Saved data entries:
BEGIN

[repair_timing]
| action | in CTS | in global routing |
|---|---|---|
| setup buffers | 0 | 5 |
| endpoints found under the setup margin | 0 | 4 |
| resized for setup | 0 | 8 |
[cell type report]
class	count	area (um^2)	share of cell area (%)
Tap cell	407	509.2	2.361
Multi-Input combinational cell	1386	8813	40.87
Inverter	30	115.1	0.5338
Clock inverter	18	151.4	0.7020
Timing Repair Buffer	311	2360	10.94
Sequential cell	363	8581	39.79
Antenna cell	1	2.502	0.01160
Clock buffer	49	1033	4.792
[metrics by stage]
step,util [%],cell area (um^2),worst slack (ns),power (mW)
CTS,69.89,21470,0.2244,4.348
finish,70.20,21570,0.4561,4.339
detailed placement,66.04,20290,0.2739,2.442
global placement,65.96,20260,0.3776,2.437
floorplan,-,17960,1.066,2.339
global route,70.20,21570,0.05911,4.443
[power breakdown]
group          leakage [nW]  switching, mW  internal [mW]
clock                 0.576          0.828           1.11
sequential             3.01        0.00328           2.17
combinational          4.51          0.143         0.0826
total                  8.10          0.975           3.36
[src/common/seq_defines.svh]
`ifndef SEQ_DEFINES_SVH
`define SEQ_DEFINES_SVH

// ==================================================
// Word and datapath widths
// ==================================================

`define SEQ_INST_W 16 // Instruction word
`define SEQ_DATA_W 16 // Register and ALU width
`define SEQ_CONST_W 8 // Push immediate

// ==================================================
// Register file
// ==================================================

`define SEQ_REG_N 16 // Register count
`define SEQ_REG_W 4  // Register number width

// ==================================================
// Serial transmitter
// ==================================================

`define SEQ_TX_W 8 // One frame carries a byte

`define SEQ_CLKS_PER_BIT 4 // Bit period in clocks

`endif
[src/common/seq_pkg.sv]
`default_nettype none

`include "seq_defines.svh"

package seq_pkg;

   // ==================================================
   // Instruction encoding
   // ==================================================

   typedef enum logic [1:0] {
      seq_op_push = 2'b00, // Load zero-extended constant
      seq_op_add  = 2'b01, // rc = ra + rb
      seq_op_mult = 2'b10, // rc = low half of ra * rb
      seq_op_send = 2'b11  // Transmit low byte of ra
   } seq_op_e;

   // Push form with the destination right under the opcode
   typedef struct packed {
      seq_op_e                                          op;
      logic [`SEQ_REG_W-1:0]                            ra;        // Destination
      logic [`SEQ_INST_W-2-`SEQ_REG_W-`SEQ_CONST_W-1:0] pad;
      logic [`SEQ_CONST_W-1:0]                          const_val;
   } seq_push_t;

   // Register form with two sources and a destination
   typedef struct packed {
      seq_op_e                               op;
      logic [`SEQ_INST_W-2-3*`SEQ_REG_W-1:0] pad;
      logic [`SEQ_REG_W-1:0]                 ra;  // Source a and the send source
      logic [`SEQ_REG_W-1:0]                 rb;  // Source b
      logic [`SEQ_REG_W-1:0]                 rc;  // Destination
   } seq_rr_t;

   // Same word read two ways by opcode
   typedef union packed {
      seq_push_t push;
      seq_rr_t   rr;
   } seq_inst_u;

   // ==================================================
   // Pipeline payloads
   // ==================================================

   typedef struct packed {
      seq_op_e                 op;
      logic [`SEQ_DATA_W-1:0]  a;
      logic [`SEQ_DATA_W-1:0]  b;
      logic [`SEQ_CONST_W-1:0] const_val;
      logic [`SEQ_REG_W-1:0]   dest;
   } seq_alu_req_t;

   typedef struct packed {
      logic [`SEQ_REG_W-1:0]  dest;
      logic [`SEQ_DATA_W-1:0] data;
   } seq_wb_t;

endpackage

`default_nettype wire

[src/source/seq_top.sv]
`timescale 1ns/1ps
`default_nettype none

`include "seq_defines.svh"

module seq_top
   import seq_pkg::*;
(
   input  wire       clk,
   input  wire       i_rst,
   input  seq_inst_u i_inst,        // Instruction word
   input  wire       i_inst_valid,  // No back-pressure
   output logic      o_uart_txd     // Serial out, idle high
);

   logic [`SEQ_TX_W-1:0] tx_data;
   logic                 tx_valid;
   logic                 tx_busy;   // Frame in progress

   // ==================================================
   // Sequencer core
   // ==================================================

   seq_core core0 (
      .clk          (clk),
      .i_rst        (i_rst),
      .i_inst       (i_inst),
      .i_inst_valid (i_inst_valid),
      .i_tx_busy    (tx_busy),
      .o_tx_data    (tx_data),
      .o_tx_valid   (tx_valid)
   );

   // ==================================================
   // Serial transmitter
   // ==================================================

   uart_tx tx0 (
      .clk     (clk),
      .i_rst   (i_rst),
      .i_data  (tx_data),
      .i_valid (tx_valid),
      .o_busy  (tx_busy),
      .o_txd   (o_uart_txd)
   );

endmodule

`default_nettype wire

[src/uart/uart_tx.sv]
`timescale 1ns/1ps
`default_nettype none

`include "seq_defines.svh"

module uart_tx (
   input  wire                  clk,
   input  wire                  i_rst,
   input  wire  [`SEQ_TX_W-1:0] i_data,   // Byte to frame
   input  wire                  i_valid,  // Single-cycle strobe only while idle
   output logic                 o_busy,   // High for the whole frame
   output logic                 o_txd     // Serial line, idle high
);

   localparam int cnt_w = $clog2(`SEQ_CLKS_PER_BIT + 1);
   localparam logic [cnt_w-1:0] cnt_last = cnt_w'(`SEQ_CLKS_PER_BIT - 1);
   localparam logic [3:0] bit_last = 4'd`SEQ_TX_W + 4'd1; // Stop bit index

   logic [cnt_w-1:0]   clk_cnt;  // Clocks into the current bit
   logic [3:0]         bit_idx;  // 0 start, 1..8 data, 9 stop
   logic [`SEQ_TX_W:0] shift;    // Data LSB first, then stop
   logic               bit_end;

   assign bit_end = (clk_cnt == cnt_last);

   // ==================================================
   // Control
   // ==================================================

   always_ff @(posedge clk) begin
      if (i_rst) begin
         o_busy  <= 1'b0;
         o_txd   <= 1'b1;  // Line idle
         clk_cnt <= '0;
         bit_idx <= '0;
      end else if (!o_busy) begin
         if (i_valid) begin
            o_busy  <= 1'b1;
            o_txd   <= 1'b0;  // Start bit from the next cycle
            clk_cnt <= '0;
            bit_idx <= '0;
         end
      end else if (bit_end) begin
         clk_cnt <= '0;
         if (bit_idx == bit_last) begin
            o_busy <= 1'b0;   // Stop bit done with the line already high
         end else begin
            bit_idx <= bit_idx + 4'd1;
            o_txd   <= shift[0];
         end
      end else begin
         clk_cnt <= clk_cnt + 1'b1;
      end
   end

   // ==================================================
   // Shift register
   // ==================================================

   always_ff @(posedge clk) begin
      if (!o_busy && i_valid) begin
         shift <= {1'b1, i_data}; // Stop bit rides at the top
      end else if (o_busy && bit_end) begin
         shift <= {1'b1, shift[`SEQ_TX_W:1]};
      end
   end

   // Sender side promises not to strobe into a running frame
   a_no_strobe_busy: assert property (
      @(posedge clk) disable iff (i_rst)
      o_busy |-> !i_valid
   ) else $error("uart_tx: strobe while busy");

endmodule

`default_nettype wire

[src/core/seq_core.sv]
`timescale 1ns/1ps
`default_nettype none

`include "seq_defines.svh"

module seq_core
   import seq_pkg::*;
(
   input  wire                        clk,
   input  wire                        i_rst,
   // Instruction in
   input  seq_inst_u                  i_inst,
   input  wire                        i_inst_valid, // One cycle per instruction
   // Transmitter side
   input  wire                        i_tx_busy,
   output logic [`SEQ_TX_W-1:0]       o_tx_data,
   output logic                       o_tx_valid
);

   seq_op_e                inst_op;     // Same bits in both forms
   logic                   op_send;
   logic                   op_push;
   logic [`SEQ_REG_W-1:0]  inst_dest;

   logic [`SEQ_DATA_W-1:0] rf_data_a;
   logic [`SEQ_DATA_W-1:0] rf_data_b;

   seq_alu_req_t           alu_req;
   logic                   alu_req_valid;
   seq_wb_t                alu_wb;
   logic                   alu_wb_valid;

   // ==================================================
   // Decode
   // ==================================================

   assign inst_op = i_inst.rr.op;
   assign op_push = (inst_op == seq_op_push);
   assign op_send = (inst_op == seq_op_send);

   // Push writes ra of its own form and the rest write rc
   assign inst_dest = op_push ? i_inst.push.ra : i_inst.rr.rc;

   // ==================================================
   // Register file
   // ==================================================

   seq_rf rf0 (
      .clk        (clk),
      .i_rst      (i_rst),
      .i_sel_a    (i_inst.rr.ra),  // Also the send source
      .i_sel_b    (i_inst.rr.rb),
      .i_wb       (alu_wb),
      .i_wb_valid (alu_wb_valid),
      .o_data_a   (rf_data_a),
      .o_data_b   (rf_data_b)
   );

   // ==================================================
   // ALU
   // ==================================================

   always_comb begin
      alu_req.op        = inst_op;
      alu_req.a         = rf_data_a;
      alu_req.b         = rf_data_b;
      alu_req.const_val = i_inst.push.const_val; // Ignored unless push
      alu_req.dest      = inst_dest;
   end

   assign alu_req_valid = i_inst_valid & ~op_send; // Push, add and mult

   seq_alu alu0 (
      .clk     (clk),
      .i_rst   (i_rst),
      .i_req   (alu_req),
      .i_valid (alu_req_valid),
      .o_wb    (alu_wb),
      .o_valid (alu_wb_valid)
   );

   // ==================================================
   // Send
   // ==================================================

   // Forwarded read lets a send right after a push see the new value
   assign o_tx_data  = rf_data_a[`SEQ_TX_W-1:0];
   // Dropped while a frame is on the line
   assign o_tx_valid = i_inst_valid & op_send & ~i_tx_busy;

   // Strobe only when idle, and the transmitter takes it on that edge
   a_tx_handshake: assert property (
      @(posedge clk) disable iff (i_rst)
      o_tx_valid |-> !i_tx_busy ##1 i_tx_busy
   ) else $error("seq_core: send strobe not taken by the transmitter");

endmodule

`default_nettype wire

[src/source/seq_alu.sv]
`timescale 1ns/1ps
`default_nettype none

`include "seq_defines.svh"

module seq_alu
   import seq_pkg::*;
(
   input  wire          clk,
   input  wire          i_rst,
   input  seq_alu_req_t i_req,   // Operands, opcode and destination
   input  wire          i_valid,
   output seq_wb_t      o_wb,    // Result tagged with its destination
   output logic         o_valid
);

   logic [`SEQ_DATA_W-1:0] result; // Combinational result of this cycle

   // ==================================================
   // Operation select
   // ==================================================

   always_comb begin
      unique case (i_req.op)
         seq_op_push: result = {{(`SEQ_DATA_W-`SEQ_CONST_W){1'b0}}, i_req.const_val};
         seq_op_add:  result = i_req.a + i_req.b;   // Wraps at 16 bits
         seq_op_mult: result = i_req.a * i_req.b;   // Truncated to the low half
         default:     result = '0;                  // Send stays in the core
      endcase
   end

   // ==================================================
   // Output stage
   // ==================================================

   // Strobe cleared by reset
   always_ff @(posedge clk) begin
      if (i_rst) begin
         o_valid <= 1'b0;
      end else begin
         o_valid <= i_valid;
      end
   end

   // Payload loaded on a request
   always_ff @(posedge clk) begin
      if (i_valid) begin
         o_wb.dest <= i_req.dest; // Destination travels with the data
         o_wb.data <= result;
      end
   end

   // Each request is a real write and returns one cycle later
   a_latency: assert property (
      @(posedge clk) disable iff (i_rst)
      i_valid |-> (i_req.op != seq_op_send) ##1 o_valid
   ) else $error("seq_alu: send opcode on the request or result missing a cycle later");

endmodule

`default_nettype wire

[src/source/seq_rf.sv]
`timescale 1ns/1ps
`default_nettype none

`include "seq_defines.svh"

module seq_rf
   import seq_pkg::*;
(
   input  wire                          clk,
   input  wire                          i_rst,
   input  wire  [`SEQ_REG_W-1:0]        i_sel_a,    // Read port a select
   input  wire  [`SEQ_REG_W-1:0]        i_sel_b,    // Read port b select
   input  seq_wb_t                      i_wb,       // Write port from the ALU
   input  wire                          i_wb_valid,
   output logic [`SEQ_DATA_W-1:0]       o_data_a,
   output logic [`SEQ_DATA_W-1:0]       o_data_b
);

   logic [`SEQ_DATA_W-1:0] regs [`SEQ_REG_N]; // Architectural registers

   // Pending write wins over the stored value
   function automatic logic [`SEQ_DATA_W-1:0] rd_port(input logic [`SEQ_REG_W-1:0] sel);
      if (i_wb_valid && (i_wb.dest == sel)) begin
         return i_wb.data; // Forwarded
      end
      return regs[sel];
   endfunction

   // ==================================================
   // Write port
   // ==================================================

   always_ff @(posedge clk) begin
      if (i_rst) begin
         for (int i = 0; i < `SEQ_REG_N; i++) begin
            regs[i] <= '0; // All registers start at zero
         end
      end else if (i_wb_valid) begin
         regs[i_wb.dest] <= i_wb.data;
      end
   end

   // ==================================================
   // Read ports with forwarding
   // ==================================================

   always_comb begin
      o_data_a = rd_port(i_sel_a);
      o_data_b = rd_port(i_sel_b);
   end

   // An unknown write would spread through every later dependent read
   a_wb_known: assert property (
      @(posedge clk) disable iff (i_rst)
      i_wb_valid |-> !$isunknown(i_wb.data)
   ) else $error("seq_rf: write data unknown for r%0d", i_wb.dest);

endmodule

`default_nettype wire
===== config.mk =====
export PLATFORM = sky130hd
export DESIGN_NAME = cpu_top
export DESIGN_NICKNAME = d
export VERILOG_FILES = /design/src/source/cpu_pkg.sv /design/src/source/control_block.sv /design/src/source/bus_arbiter.sv /design/src/source/alu_unit.sv /design/src/source/memory_unit.sv /design/src/source/cpu_top.sv
export VERILOG_INCLUDE_DIRS = /design/src /design/src/source
export SDC_FILE = /design/constraint.sdc
export NUM_CORES = 1
export LEC_CHECK = 0
export BUFFER_PORTS_ARGS = -buffer_cell sky130_fd_sc_hd__buf_2
export CAP_MARGIN = 20
export CORE_MARGIN = 1
export CORE_UTILIZATION = 35
export CTS_CLUSTER_SIZE = 40
export DETAILED_ROUTE_END_ITERATION = 6
export GPL_TIMING_DRIVEN = 0
export SLEW_MARGIN = 30
export SYNTH_ARGS = -nofsm -noshare
export SYNTH_HDL_FRONTEND = slang
export SYNTH_SLANG_ARGS = --single-unit

===== constraint.sdc =====
create_clock -name clk -period 4.3 [get_ports clk]
set_input_delay 0.645 -clock clk [delete_from_list [all_inputs] [get_ports clk]]
set_output_delay 0.645 -clock clk [all_outputs]
set_load 0.005 [all_outputs]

END

Your assignment:
Show each line in the data where the string "global" appears.

Output of the task:
| action | in CTS | in global routing |
global placement,65.96,20260,0.3776,2.437
global route,70.20,21570,0.05911,4.443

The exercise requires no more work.